Nuclear watchdog reveals harmful safety incidents

Britain has had seven safety breaches of "actual consequence" at its nuclear power stations in the last decade – one of which was classed as serious.

By Rowena MasonPublished: 7:00AM GMT 26 Jan 2010
Operators of Britain's nuclear power stations reported 1,343 incidents to the Health and Safety Executive since 2001. The authority's inspectors classified 773 of them as posing no threat, while 563 were safety anomalies.
But seven incidents, five of which were related to power plants operated by British Energy, have been listed as harmful.

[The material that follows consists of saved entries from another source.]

Context: an optimization exercise on an open-source flow, tuned for small area, a short achievable clock period and few clock cycles per item. The choices shown serve that exercise and are no tape-out recipe.
Only simulation tests tie the RTL to the original design; equivalence was not proved.

==> flow/design.v (excerpt) <==
module fpu_top
  (input wire         clk,
   input wire         rstn,
   input wire         start,
   input wire [3:0]   op,
   input wire [31:0]  a,
   input wire [31:0]  b,
   output wire        ready,
   output wire        done,
   output wire [31:0] result);
For scale: ~110 I/O pins.
==> flow/config.mk <==
export PLATFORM = sky130hd
export DESIGN_NAME = fpu_top
export DESIGN_NICKNAME = fpu_top
export VERILOG_FILES = /design/flow/design.v
export SDC_FILE = /design/flow/constraint.sdc
export NUM_CORES = 8
export LEC_CHECK = 0
export ABC_AREA = 1
export CAP_MARGIN = 20
export CORE_MARGIN = 2
export CORE_UTILIZATION = 45
export SLEW_MARGIN = 20
export TNS_END_PERCENT = 10
==> flow/constraint.sdc <==
create_clock -name core_clock -period 17.5 [get_ports {clk}]
set_input_delay 3.5000 -clock core_clock [delete_from_list [all_inputs] [get_ports {clk}]]
set_output_delay 3.5000 -clock core_clock [all_outputs]
set_load 0.01 [all_outputs]
standard.sh (not shown) runs the stock make flow with config.mk's settings and CLKGATE_MAP_FILE= SYNTH_SCRIPT=/design/flow/synth_recipe.tcl, a recipe that flattens the netlist after the stock synthesis.
==> flow/flow/run.sh <==
#!/bin/bash
export SETUP_SLACK_MARGIN=10.5
export BUFFER_PORTS_ARGS="-buffer_cell sky130_fd_sc_hd__buf_4"
bash standard.sh > standard.log 2>&1
Testbench counts at the start, summed over its fixed seeds: cycles 58,171, ops 24,000.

The most recent occurred last year at Dungeness B, after British Energy had been taken over by French nuclear giant EDF, when there was found to be "non-compliance or inadequacy" in its safety arrangements.
The most serious incident was a leak at Sellafield power station in 2005 which went undetected for months. No one was injured when around 80,000 tonnes of acid containing 20 tonnes of uranium and 160kg of plutonium leaked from a broken pipe into a sealed concrete holding.
The Nuclear Decommissioning Authority, which is responsible for the UK nuclear industry, fined Sellafield's operator, British Nuclear Group £2m. The company was also criticised for not realising there had been a safety breach any sooner.
Mike Weightman, the Health and Safety Executive's director of nuclear safety, said: "The UK's nuclear safety regulatory regime is acknowledged to be one of the most stringent in the world, and the nuclear industry has a strong safety record."
Of of the 10 nuclear power stations in the UK, seven will have come to the end of their working lives by 2018.
Britain wants to build 10 new stations, but the first is not likely to be ready before 2017.
The National Audit Office last week cast doubt on the Government's plans for new nuclear power stations without public subsidies.